PROBLEM DESCRIPTION: State the number of lines below in which the word "aclk" appears. Nothing else belongs in the answer.
_____
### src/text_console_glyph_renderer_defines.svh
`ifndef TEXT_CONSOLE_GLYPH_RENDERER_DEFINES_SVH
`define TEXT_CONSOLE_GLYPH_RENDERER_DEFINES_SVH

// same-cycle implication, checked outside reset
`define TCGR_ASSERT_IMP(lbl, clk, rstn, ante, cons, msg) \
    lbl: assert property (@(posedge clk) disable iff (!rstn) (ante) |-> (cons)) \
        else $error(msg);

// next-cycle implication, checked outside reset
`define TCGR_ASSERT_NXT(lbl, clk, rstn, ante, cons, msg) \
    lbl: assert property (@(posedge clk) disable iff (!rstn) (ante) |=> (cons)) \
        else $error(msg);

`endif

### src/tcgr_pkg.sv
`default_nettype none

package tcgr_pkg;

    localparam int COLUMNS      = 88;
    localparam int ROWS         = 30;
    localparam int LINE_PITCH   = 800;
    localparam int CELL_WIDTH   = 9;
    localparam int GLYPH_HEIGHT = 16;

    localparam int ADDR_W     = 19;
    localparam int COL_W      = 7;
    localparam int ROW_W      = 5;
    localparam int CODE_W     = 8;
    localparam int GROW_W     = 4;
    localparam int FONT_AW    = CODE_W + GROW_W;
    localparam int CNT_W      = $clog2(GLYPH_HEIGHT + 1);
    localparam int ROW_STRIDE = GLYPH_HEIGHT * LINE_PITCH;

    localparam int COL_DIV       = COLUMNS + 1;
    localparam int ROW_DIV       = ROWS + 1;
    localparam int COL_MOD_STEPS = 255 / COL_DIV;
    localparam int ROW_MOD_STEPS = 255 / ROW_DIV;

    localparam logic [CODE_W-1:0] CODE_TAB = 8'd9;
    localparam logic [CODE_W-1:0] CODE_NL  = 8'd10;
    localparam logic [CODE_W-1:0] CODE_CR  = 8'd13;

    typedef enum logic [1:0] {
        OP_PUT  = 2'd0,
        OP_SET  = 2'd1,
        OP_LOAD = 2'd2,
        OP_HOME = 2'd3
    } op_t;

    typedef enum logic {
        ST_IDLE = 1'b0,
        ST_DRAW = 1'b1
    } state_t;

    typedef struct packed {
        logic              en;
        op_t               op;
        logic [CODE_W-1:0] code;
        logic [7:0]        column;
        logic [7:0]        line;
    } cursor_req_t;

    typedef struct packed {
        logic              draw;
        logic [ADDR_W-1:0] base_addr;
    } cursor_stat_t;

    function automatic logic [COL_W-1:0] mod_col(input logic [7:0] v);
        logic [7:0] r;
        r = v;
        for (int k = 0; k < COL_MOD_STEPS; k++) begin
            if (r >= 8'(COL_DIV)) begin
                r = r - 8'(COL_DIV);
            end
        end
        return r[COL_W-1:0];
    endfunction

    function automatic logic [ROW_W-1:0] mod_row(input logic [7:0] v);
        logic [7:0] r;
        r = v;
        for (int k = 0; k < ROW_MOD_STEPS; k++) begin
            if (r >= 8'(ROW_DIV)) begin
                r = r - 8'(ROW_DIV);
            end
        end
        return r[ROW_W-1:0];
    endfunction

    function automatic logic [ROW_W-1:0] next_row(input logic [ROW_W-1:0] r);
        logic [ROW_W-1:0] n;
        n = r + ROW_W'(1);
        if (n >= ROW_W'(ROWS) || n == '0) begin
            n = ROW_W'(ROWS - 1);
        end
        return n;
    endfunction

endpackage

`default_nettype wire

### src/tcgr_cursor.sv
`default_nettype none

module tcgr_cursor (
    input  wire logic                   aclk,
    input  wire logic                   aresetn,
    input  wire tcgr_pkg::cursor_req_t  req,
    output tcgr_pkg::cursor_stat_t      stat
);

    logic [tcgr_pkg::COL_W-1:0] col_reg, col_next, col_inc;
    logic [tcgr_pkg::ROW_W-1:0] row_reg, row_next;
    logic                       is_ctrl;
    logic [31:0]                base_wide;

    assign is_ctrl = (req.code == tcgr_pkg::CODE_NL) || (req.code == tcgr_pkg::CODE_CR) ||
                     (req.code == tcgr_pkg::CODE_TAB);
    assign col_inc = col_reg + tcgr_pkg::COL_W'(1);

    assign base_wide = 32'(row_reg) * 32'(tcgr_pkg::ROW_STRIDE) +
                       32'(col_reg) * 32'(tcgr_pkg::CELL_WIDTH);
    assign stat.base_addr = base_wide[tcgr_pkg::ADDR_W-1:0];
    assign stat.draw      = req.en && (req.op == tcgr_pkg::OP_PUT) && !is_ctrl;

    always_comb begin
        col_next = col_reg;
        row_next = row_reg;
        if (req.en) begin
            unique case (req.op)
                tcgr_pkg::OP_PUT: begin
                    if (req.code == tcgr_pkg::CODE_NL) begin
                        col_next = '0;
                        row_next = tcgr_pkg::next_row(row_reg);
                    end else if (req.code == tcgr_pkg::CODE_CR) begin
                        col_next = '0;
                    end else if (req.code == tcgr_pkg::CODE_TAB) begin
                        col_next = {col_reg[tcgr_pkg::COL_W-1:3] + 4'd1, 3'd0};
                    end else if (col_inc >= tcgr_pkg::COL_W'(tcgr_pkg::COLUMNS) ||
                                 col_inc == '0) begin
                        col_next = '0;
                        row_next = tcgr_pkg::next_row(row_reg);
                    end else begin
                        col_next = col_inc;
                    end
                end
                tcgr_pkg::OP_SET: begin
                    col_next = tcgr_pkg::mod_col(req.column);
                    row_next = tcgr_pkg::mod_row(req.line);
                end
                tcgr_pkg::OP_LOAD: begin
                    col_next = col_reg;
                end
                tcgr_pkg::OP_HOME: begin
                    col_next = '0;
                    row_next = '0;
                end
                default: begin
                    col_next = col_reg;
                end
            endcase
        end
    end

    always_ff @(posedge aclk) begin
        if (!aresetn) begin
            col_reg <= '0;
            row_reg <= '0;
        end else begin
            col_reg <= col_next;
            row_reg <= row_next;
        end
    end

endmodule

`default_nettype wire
_____
TASK OUTPUT: 2